(Brief): Each line below has to be output exactly, from first to last.

Saved entries:
■ ■ ■

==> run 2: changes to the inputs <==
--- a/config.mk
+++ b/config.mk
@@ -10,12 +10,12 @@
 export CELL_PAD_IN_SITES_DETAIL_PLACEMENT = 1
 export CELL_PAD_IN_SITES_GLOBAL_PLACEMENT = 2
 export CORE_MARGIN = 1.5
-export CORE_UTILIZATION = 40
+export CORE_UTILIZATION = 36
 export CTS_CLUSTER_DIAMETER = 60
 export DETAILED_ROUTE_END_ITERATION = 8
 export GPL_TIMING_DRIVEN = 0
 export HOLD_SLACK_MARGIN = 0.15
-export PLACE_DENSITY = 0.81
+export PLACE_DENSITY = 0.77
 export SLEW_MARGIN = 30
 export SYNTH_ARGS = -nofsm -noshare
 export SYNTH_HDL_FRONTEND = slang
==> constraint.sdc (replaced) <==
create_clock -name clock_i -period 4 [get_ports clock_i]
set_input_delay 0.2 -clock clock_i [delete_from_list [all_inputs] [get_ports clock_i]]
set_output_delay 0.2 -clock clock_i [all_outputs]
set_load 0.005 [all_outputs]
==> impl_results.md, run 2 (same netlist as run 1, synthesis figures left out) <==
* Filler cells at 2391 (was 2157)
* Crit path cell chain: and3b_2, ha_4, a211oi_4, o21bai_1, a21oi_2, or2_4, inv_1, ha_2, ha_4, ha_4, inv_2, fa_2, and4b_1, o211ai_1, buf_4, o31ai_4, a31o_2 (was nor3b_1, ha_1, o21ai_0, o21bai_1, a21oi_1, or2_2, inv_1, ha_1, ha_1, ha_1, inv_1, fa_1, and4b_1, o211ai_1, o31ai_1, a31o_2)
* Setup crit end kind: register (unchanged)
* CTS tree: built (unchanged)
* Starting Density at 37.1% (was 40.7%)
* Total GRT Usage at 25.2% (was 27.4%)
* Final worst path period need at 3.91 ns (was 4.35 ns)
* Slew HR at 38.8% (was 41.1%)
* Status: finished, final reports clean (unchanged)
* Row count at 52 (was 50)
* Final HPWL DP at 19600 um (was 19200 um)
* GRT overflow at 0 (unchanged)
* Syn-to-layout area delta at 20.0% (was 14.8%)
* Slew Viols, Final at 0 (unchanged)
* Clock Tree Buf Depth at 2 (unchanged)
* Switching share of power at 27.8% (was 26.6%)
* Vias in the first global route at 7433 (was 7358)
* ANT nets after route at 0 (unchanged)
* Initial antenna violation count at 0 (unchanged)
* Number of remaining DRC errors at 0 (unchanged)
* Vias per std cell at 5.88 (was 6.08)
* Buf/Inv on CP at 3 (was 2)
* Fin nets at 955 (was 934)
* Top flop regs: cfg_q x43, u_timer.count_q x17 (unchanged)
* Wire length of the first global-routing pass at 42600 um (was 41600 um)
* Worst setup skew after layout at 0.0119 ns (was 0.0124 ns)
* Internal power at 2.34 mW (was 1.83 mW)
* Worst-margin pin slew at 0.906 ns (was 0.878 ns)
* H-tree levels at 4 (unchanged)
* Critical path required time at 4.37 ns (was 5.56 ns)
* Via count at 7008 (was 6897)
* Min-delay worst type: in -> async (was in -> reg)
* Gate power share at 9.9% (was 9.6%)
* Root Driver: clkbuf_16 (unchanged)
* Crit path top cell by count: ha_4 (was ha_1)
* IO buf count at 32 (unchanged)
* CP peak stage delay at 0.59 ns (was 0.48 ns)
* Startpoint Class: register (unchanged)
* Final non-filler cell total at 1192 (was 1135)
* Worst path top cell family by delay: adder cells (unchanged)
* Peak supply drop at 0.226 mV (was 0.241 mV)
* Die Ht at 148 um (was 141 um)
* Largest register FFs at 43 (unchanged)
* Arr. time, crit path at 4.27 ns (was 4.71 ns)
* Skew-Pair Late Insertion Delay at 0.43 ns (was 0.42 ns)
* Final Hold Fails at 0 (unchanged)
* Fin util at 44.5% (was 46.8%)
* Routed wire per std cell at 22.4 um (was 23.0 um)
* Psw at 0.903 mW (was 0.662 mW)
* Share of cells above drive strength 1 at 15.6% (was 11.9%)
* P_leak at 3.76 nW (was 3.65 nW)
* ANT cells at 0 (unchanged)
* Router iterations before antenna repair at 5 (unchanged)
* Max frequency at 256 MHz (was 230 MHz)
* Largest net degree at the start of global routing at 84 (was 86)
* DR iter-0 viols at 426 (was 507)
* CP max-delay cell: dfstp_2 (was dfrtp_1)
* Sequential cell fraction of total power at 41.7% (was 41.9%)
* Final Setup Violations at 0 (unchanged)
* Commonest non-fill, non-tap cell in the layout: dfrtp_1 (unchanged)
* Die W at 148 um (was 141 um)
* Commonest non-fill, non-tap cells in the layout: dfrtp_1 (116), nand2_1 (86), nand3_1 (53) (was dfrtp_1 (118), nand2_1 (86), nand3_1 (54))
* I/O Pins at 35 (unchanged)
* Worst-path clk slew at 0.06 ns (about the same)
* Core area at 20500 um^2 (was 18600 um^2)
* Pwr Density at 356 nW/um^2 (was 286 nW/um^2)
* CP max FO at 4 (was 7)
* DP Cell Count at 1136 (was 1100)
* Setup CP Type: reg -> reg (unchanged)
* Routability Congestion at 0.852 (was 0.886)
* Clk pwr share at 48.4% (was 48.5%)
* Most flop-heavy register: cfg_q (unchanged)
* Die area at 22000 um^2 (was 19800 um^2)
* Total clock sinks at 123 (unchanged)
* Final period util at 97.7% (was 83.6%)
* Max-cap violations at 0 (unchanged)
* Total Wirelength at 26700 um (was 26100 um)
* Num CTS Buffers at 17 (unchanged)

■ ■ ■

(The completed task):
==> run 2: changes to the inputs <==
--- a/config.mk
+++ b/config.mk
@@ -10,12 +10,12 @@
 export CELL_PAD_IN_SITES_DETAIL_PLACEMENT = 1
 export CELL_PAD_IN_SITES_GLOBAL_PLACEMENT = 2
 export CORE_MARGIN = 1.5
-export CORE_UTILIZATION = 40
+export CORE_UTILIZATION = 36
 export CTS_CLUSTER_DIAMETER = 60
 export DETAILED_ROUTE_END_ITERATION = 8
 export GPL_TIMING_DRIVEN = 0
 export HOLD_SLACK_MARGIN = 0.15
-export PLACE_DENSITY = 0.81
+export PLACE_DENSITY = 0.77
 export SLEW_MARGIN = 30
 export SYNTH_ARGS = -nofsm -noshare
 export SYNTH_HDL_FRONTEND = slang
==> constraint.sdc (replaced) <==
create_clock -name clock_i -period 4 [get_ports clock_i]
set_input_delay 0.2 -clock clock_i [delete_from_list [all_inputs] [get_ports clock_i]]
set_output_delay 0.2 -clock clock_i [all_outputs]
set_load 0.005 [all_outputs]
==> impl_results.md, run 2 (same netlist as run 1, synthesis figures left out) <==
* Filler cells at 2391 (was 2157)
* Crit path cell chain: and3b_2, ha_4, a211oi_4, o21bai_1, a21oi_2, or2_4, inv_1, ha_2, ha_4, ha_4, inv_2, fa_2, and4b_1, o211ai_1, buf_4, o31ai_4, a31o_2 (was nor3b_1, ha_1, o21ai_0, o21bai_1, a21oi_1, or2_2, inv_1, ha_1, ha_1, ha_1, inv_1, fa_1, and4b_1, o211ai_1, o31ai_1, a31o_2)
* Setup crit end kind: register (unchanged)
* CTS tree: built (unchanged)
* Starting Density at 37.1% (was 40.7%)
* Total GRT Usage at 25.2% (was 27.4%)
* Final worst path period need at 3.91 ns (was 4.35 ns)
* Slew HR at 38.8% (was 41.1%)
* Status: finished, final reports clean (unchanged)
* Row count at 52 (was 50)
* Final HPWL DP at 19600 um (was 19200 um)
* GRT overflow at 0 (unchanged)
* Syn-to-layout area delta at 20.0% (was 14.8%)
* Slew Viols, Final at 0 (unchanged)
* Clock Tree Buf Depth at 2 (unchanged)
* Switching share of power at 27.8% (was 26.6%)
* Vias in the first global route at 7433 (was 7358)
* ANT nets after route at 0 (unchanged)
* Initial antenna violation count at 0 (unchanged)
* Number of remaining DRC errors at 0 (unchanged)
* Vias per std cell at 5.88 (was 6.08)
* Buf/Inv on CP at 3 (was 2)
* Fin nets at 955 (was 934)
* Top flop regs: cfg_q x43, u_timer.count_q x17 (unchanged)
* Wire length of the first global-routing pass at 42600 um (was 41600 um)
* Worst setup skew after layout at 0.0119 ns (was 0.0124 ns)
* Internal power at 2.34 mW (was 1.83 mW)
* Worst-margin pin slew at 0.906 ns (was 0.878 ns)
* H-tree levels at 4 (unchanged)
* Critical path required time at 4.37 ns (was 5.56 ns)
* Via count at 7008 (was 6897)
* Min-delay worst type: in -> async (was in -> reg)
* Gate power share at 9.9% (was 9.6%)
* Root Driver: clkbuf_16 (unchanged)
* Crit path top cell by count: ha_4 (was ha_1)
* IO buf count at 32 (unchanged)
* CP peak stage delay at 0.59 ns (was 0.48 ns)
* Startpoint Class: register (unchanged)
* Final non-filler cell total at 1192 (was 1135)
* Worst path top cell family by delay: adder cells (unchanged)
* Peak supply drop at 0.226 mV (was 0.241 mV)
* Die Ht at 148 um (was 141 um)
* Largest register FFs at 43 (unchanged)
* Arr. time, crit path at 4.27 ns (was 4.71 ns)
* Skew-Pair Late Insertion Delay at 0.43 ns (was 0.42 ns)
* Final Hold Fails at 0 (unchanged)
* Fin util at 44.5% (was 46.8%)
* Routed wire per std cell at 22.4 um (was 23.0 um)
* Psw at 0.903 mW (was 0.662 mW)
* Share of cells above drive strength 1 at 15.6% (was 11.9%)
* P_leak at 3.76 nW (was 3.65 nW)
* ANT cells at 0 (unchanged)
* Router iterations before antenna repair at 5 (unchanged)
* Max frequency at 256 MHz (was 230 MHz)
* Largest net degree at the start of global routing at 84 (was 86)
* DR iter-0 viols at 426 (was 507)
* CP max-delay cell: dfstp_2 (was dfrtp_1)
* Sequential cell fraction of total power at 41.7% (was 41.9%)
* Final Setup Violations at 0 (unchanged)
* Commonest non-fill, non-tap cell in the layout: dfrtp_1 (unchanged)
* Die W at 148 um (was 141 um)
* Commonest non-fill, non-tap cells in the layout: dfrtp_1 (116), nand2_1 (86), nand3_1 (53) (was dfrtp_1 (118), nand2_1 (86), nand3_1 (54))
* I/O Pins at 35 (unchanged)
* Worst-path clk slew at 0.06 ns (about the same)
* Core area at 20500 um^2 (was 18600 um^2)
* Pwr Density at 356 nW/um^2 (was 286 nW/um^2)
* CP max FO at 4 (was 7)
* DP Cell Count at 1136 (was 1100)
* Setup CP Type: reg -> reg (unchanged)
* Routability Congestion at 0.852 (was 0.886)
* Clk pwr share at 48.4% (was 48.5%)
* Most flop-heavy register: cfg_q (unchanged)
* Die area at 22000 um^2 (was 19800 um^2)
* Total clock sinks at 123 (unchanged)
* Final period util at 97.7% (was 83.6%)
* Max-cap violations at 0 (unchanged)
* Total Wirelength at 26700 um (was 26100 um)
* Num CTS Buffers at 17 (unchanged)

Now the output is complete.